Deze oneindigheid van sociale regels dicteert een groot deel van het gedrag van mensen en dicteert met name hun ontwikkeling.

Kritiek op het ecologische model

Het ecologische model van Bronfenbrenner biedt een gedetailleerde analyse van de omgevingsfactoren van menselijke ontwikkeling.

Momenteel is het een van de meest geaccepteerde en gebruikte theorieën binnen het kader van de evolutionaire psychologie, omdat het de mogelijkheid biedt om op gedetailleerde wijze de invloed van context en omgeving op persoonlijke ontwikkeling te analyseren.

Dit model heeft echter ook een aantal kritieken gekregen. Vooral vanwege de kleine aandacht die de theorie biedt voor de biologische en cognitieve factoren.

Het ecologische model verklaart persoonlijke ontwikkeling alleen door het contextuele aspect, een element dat direct kan worden geïntervenieerd.

In die zin, ondanks het feit dat meerdere onderzoeken hebben aangetoond dat milieufactoren meer gewicht lijken te hebben in de ontwikkeling van mensen dan biologische factoren, kan het bestaan ​​van de laatste niet worden ontkend..

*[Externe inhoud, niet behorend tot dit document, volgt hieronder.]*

[src/rtl/core/tsp_pkg.sv]
`timescale 1ns / 1ps
// ----------------------------------------------------------------------------
// tsp_pkg
// Shared types and constants for the texture span painter.
// ----------------------------------------------------------------------------
package tsp_pkg;

  localparam int CoordW     = 32;
  localparam int PixAddrW   = 24;
  localparam int MemAddrW   = 16;
  localparam int ByteW      = 8;
  localparam int LenW       = 11;
  localparam int MaskW      = 12;
  localparam int FloorW     = 3;
  localparam int StrideW    = 13;
  localparam int InDataW    = 200;
  localparam int InUserW    = 2;
  localparam int OutDataW   = 40;
  localparam int CfgAddrW   = 2;
  localparam int CfgDataW   = 16;
  localparam int LutDepth   = 65536;

  localparam int QueueDepth = 4;
  localparam int QueuePtrW  = 2;
  localparam int QueueCntW  = 3;
  localparam int OutDepth   = 4;
  localparam int OutPtrW    = 2;
  localparam int OutCntW    = 3;

  localparam logic [MaskW-1:0]    WallMaskRst  = 12'd4095;
  localparam logic [FloorW-1:0]   FloorLog2Rst = 3'd6;
  localparam logic [StrideW-1:0]  StrideRst    = 13'd320;
  localparam logic [MemAddrW-1:0] ShadeBaseRst = 16'd0;

  typedef enum logic [1:0] {
    ACT_LOAD_TEX = 2'd0,
    ACT_LOAD_LUT = 2'd1,
    ACT_SPAN     = 2'd2,
    ACT_PIXEL    = 2'd3
  } act_e;

  typedef enum logic [1:0] {
    SPAN_WALL   = 2'd0,
    SPAN_OBJECT = 2'd1,
    SPAN_FLOOR  = 2'd2,
    SPAN_NONE   = 2'd3
  } span_e;

  typedef enum logic [1:0] {
    DRAW_PLAIN  = 2'd0,
    DRAW_MASKED = 2'd1,
    DRAW_TRANS  = 2'd2
  } draw_e;

  typedef enum logic [CfgAddrW-1:0] {
    CFG_WALL_MASK  = 2'd0,
    CFG_FLOOR_LOG2 = 2'd1,
    CFG_STRIDE     = 2'd2,
    CFG_SHADE_BASE = 2'd3
  } cfg_reg_e;

  typedef struct packed {
    logic [MaskW-1:0]    wall_mask;
    logic [FloorW-1:0]   floor_log2;
    logic [StrideW-1:0]  stride;
    logic [MemAddrW-1:0] shade_base;
  } cfg_t;

  typedef struct packed {
    act_e                action;
    logic [MemAddrW-1:0] mem_address;
    logic [ByteW-1:0]    mem_data;
    logic [CoordW-1:0]   start_u;
    logic [CoordW-1:0]   start_v;
    logic [CoordW-1:0]   step_u;
    logic [CoordW-1:0]   step_v;
    logic [PixAddrW-1:0] pixel_base;
    logic [LenW-1:0]     span_length;
    logic [1:0]          span_kind;
    logic [1:0]          draw_kind;
    logic [ByteW-1:0]    dest_pixel;
  } in_item_t;

  // Command word handed from the span walker to the pixel back end.
  typedef struct packed {
    act_e                kind;      // load texel, load entry or pixel
    logic [MemAddrW-1:0] mem_addr;  // load address or texel index
    logic [ByteW-1:0]    data;      // load byte or framebuffer value
    draw_e               draw;
    logic [PixAddrW-1:0] pix_addr;
    logic                last;
  } cmd_t;

  typedef struct packed {
    logic [PixAddrW-1:0] pixel_address;
    logic [ByteW-1:0]    pixel_value;
    logic                write_enable;
    logic                last;
  } out_t;

endpackage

Elk individu wordt geboren met een biologisch deel dat bepalend is voor hun ontwikkeling en progressie. Hoewel de genetische elementen meestal zeer kwetsbaar zijn voor het milieu, lijken ze ook een min of meer relevante rol te spelen in de ontwikkeling van de persoonlijkheid en de individuele kenmerken van de onderwerpen..

Hoewel het ecologische model een zeer goede theorie is om de individuele ontwikkeling te verklaren, ontbreekt het dus aan verklarende elementen over de biologische verschillen van mensen.

referenties

  1. Bronfenbrenner, U. (1976). De ecologie van menselijke ontwikkeling: geschiedenis en perspectieven. Psychology, 19 (5), 537-549.
  1. Bronfenbrenner, U. (1977a). Lewinische ruimte en ecologische substantie. Journal of Social Issues, 33 (4), 199-212.
  1. Bronfenbrenner, U. (1977b). Op weg naar een experimentele ecologie van menselijke ontwikkeling. American Psychologist, 32 (7), 513-531.
  1. Bronfenbrenner, U. (1979). De ecologie van menselijke ontwikkeling. Cambridge, Harvard University Press. (Cast: The ecology of human development, Barcelona, ​​Editions Paidós, 1987).
  1. Bronfenbrenner, U. (1986). Ecologie van het gezin als context voor menselijke ontwikkeling: onderzoeksperspectieven. Ontwikkelingspsychologie, 22 (6), 723-742.
  1. Bronfenbrenner, U. (1992). Ecologische systeemtheorie. In R. Vasta (Ed.), Zes theorieën over de ontwikkeling van kinderen: herziene formuleringen en actuele kwesties. (Pp 187-249). Bristol: Jessica Kingsley Publisher.
  1. Bronfenbrenner, U. (1999). Omgevingen in ontwikkelingsperspectief: theoretische en operationele modellen. In S.L. Friedman (red.),. Het meten van de omgeving gedurende de levensduur: opkomende methoden en concepten (pp 3-38). Woshington, DC.: American Psychological Association.